Certifications offer a variety of benefits to employers as well. They can make it easier for companies to find workers with the precise skills they need. In contrast to college degrees or transcripts, most certifications attest to the holder having a very specific and demonstrable set of competencies. Incorporating certifications into recruitment, hiring, and promotion processes can help companies expedite hiring and potentially reduce costs of additional training or turnover associated with new employees that do not have the right skills. Certifying workers can also help firms limit financial or legal liabilities associated with their products or services. For example, companies that issue product warranties often require that any repairs they cover be completed by certified technicians.8
Finally, industry certifications can help educators ensure their programs are up-to-date and aligned with industry standards. Local economies with a supply of certified workers support the expansion of existing employers and can serve to attract new employers in search of similar skills.
Limited and uneven demand
Despite the value of industry certifications for employers, job seekers, and educators, they are not particularly prevalent in the United States: according to the ATES, only 7 percent of U.S. adults in the labor force reported having a certification, the lowest prevalence of all nondegree credentials.9 Moreover, while there is an abundant supply of certifications, only a few dozen seem to have much purchase in the labor market. According to a recent report by Burning Glass, 50 certifications out of the thousands that exist account for two-thirds of job posting requests.10 The use of certifications by employers also varies considerably by occupation. According to the same study, just two percent of online job postings for sales positions requested a certification, compared with 18 percent for computer or mathematical occupations.11
The low penetration of industry certifications in the U.S. is likely due to a number of factors. For employers outside of the few sectors where certifications have become established, awareness is often very limited. At the same time, jobseekers can struggle to find out where or how to obtain an industry certification. Where does one go, exactly, to become certified as a cybersecurity specialist, or an actuary, or a financial advisor? In countries with large certified workforces—Germany, for example—chambers of commerce administer certification exams, building a certified workforce for regional employers in the process. In the U.S., the delivery of certification exams is fragmented and often difficult for employers and jobseekers to navigate.
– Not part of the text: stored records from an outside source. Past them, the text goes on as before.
===== src/logic/exec_unit.sv =====
// Execute stage; nothing writes or redirects while hazard is high, HLT redirects to itself
`timescale 1ns/10ps

module exec_unit (
	input  logic                    clk,
	input  logic                    rst_n,
	input  logic                    hazard,
	input  logic                    flush,
	input  cpu16_isa_pkg::ex_ctrl_t ctrl_in,
	input  cpu16_isa_pkg::word_t    op_a,
	input  cpu16_isa_pkg::word_t    op_b,
	output cpu16_isa_pkg::wb_t      wb,
	output logic                    redirect_valid,
	output cpu16_isa_pkg::word_t    redirect_pc,
	output logic                    halt_seen
);
	import cpu16_isa_pkg::*;

	localparam int MSB = $bits(word_t) - 1;

	ex_ctrl_t ctrl_q;
	word_t    a_q, b_q;
	flags_t   flags, alu_flags;
	word_t    result, next_pc, br_target;
	logic     active, cond_ok;

	// ID/EX register
	always_ff @(posedge clk) begin
		if (!rst_n || flush)
			ctrl_q <= EX_BUBBLE;
		else if (!hazard)
			ctrl_q <= ctrl_in;
	end

	always_ff @(posedge clk) begin
		if (!hazard) begin
			a_q <= op_a;
			b_q <= op_b;
		end
	end

	assign active    = !hazard;
	assign next_pc   = ctrl_q.pc + 1'b1;
	assign br_target = next_pc + {{8{ctrl_q.imm8[7]}}, ctrl_q.imm8}; // Relative to pc+1

	always_comb begin
		result    = '0;
		alu_flags = flags;
		case (ctrl_q.op)
			OP_ADD: begin
				result      = a_q + b_q;
				alu_flags.v = (a_q[MSB] == b_q[MSB]) && (result[MSB] != a_q[MSB]);
			end
			OP_SUB: begin
				result      = a_q - b_q;
				alu_flags.v = (a_q[MSB] != b_q[MSB]) && (result[MSB] != a_q[MSB]);
			end
			OP_NAND: begin
				result      = ~(a_q & b_q);
				alu_flags.v = 1'b0;
			end
			OP_XOR: begin
				result      = a_q ^ b_q;
				alu_flags.v = 1'b0;
			end
			OP_SLL:  result = a_q << ctrl_q.imm4;
			OP_SRL:  result = a_q >> ctrl_q.imm4;
			OP_SRA:  result = word_t'($signed(a_q) >>> ctrl_q.imm4);
			OP_LLB:  result = {{8{ctrl_q.imm8[7]}}, ctrl_q.imm8};
			OP_LHB:  result = {ctrl_q.imm8, b_q[7:0]}; // b carries old rd
			OP_CALL: result = next_pc;                 // Link value
			default: result = '0;
		endcase
		alu_flags.z = (result == '0);
		alu_flags.n = result[MSB];
	end

	// Only ALU ops touch the flags
	always_ff @(posedge clk) begin
		if (!rst_n)
			flags <= '0;
		else if (active && ctrl_q.flag_we)
			flags <= alu_flags;
	end

	always_comb begin
		case (ctrl_q.cond)
			COND_NE: cond_ok = !flags.z;
			COND_EQ: cond_ok = flags.z;
			COND_GT: cond_ok = !flags.z && !flags.n;
			COND_LT: cond_ok = flags.n;
			COND_GE: cond_ok = !flags.n;
			COND_LE: cond_ok = flags.n || flags.z;
			COND_OV: cond_ok = flags.v;
			default: cond_ok = 1'b1; // ALWAYS
		endcase
	end

	always_comb begin
		redirect_valid = 1'b0;
		redirect_pc    = next_pc;
		case (ctrl_q.br)
			BK_BR: begin
				redirect_valid = active && cond_ok;
				redirect_pc    = br_target;
			end
			BK_CALL: begin
				redirect_valid = active;
				redirect_pc    = {4'b0, ctrl_q.target};
			end
			BK_RET: begin
				redirect_valid = active;
				redirect_pc    = b_q; // r15
			end
			default: begin
				// Park the pc on the HLT
				redirect_valid = active && ctrl_q.op == OP_HLT;
				redirect_pc    = ctrl_q.pc;
			end
		endcase
	end

	assign halt_seen = active && ctrl_q.op == OP_HLT;

	assign wb.we   = active && ctrl_q.we;
	assign wb.rd   = ctrl_q.rd;
	assign wb.data = result;

endmodule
As the Burning Glass report aptly points out, the absence of a clear employer value proposition for certification is part of a vicious cycle that makes it difficult to build demand for certified workers. As long as there are few certified workers on the market, employers will not adjust their hiring policies; as long as employers do not express a clear preference for workers with certifications, job seekers will have no reason to get them.12 Lack of demand creates lack of supply, even as employers complain of skills gaps and students struggle to find out which skills are the ones that will help them land a job.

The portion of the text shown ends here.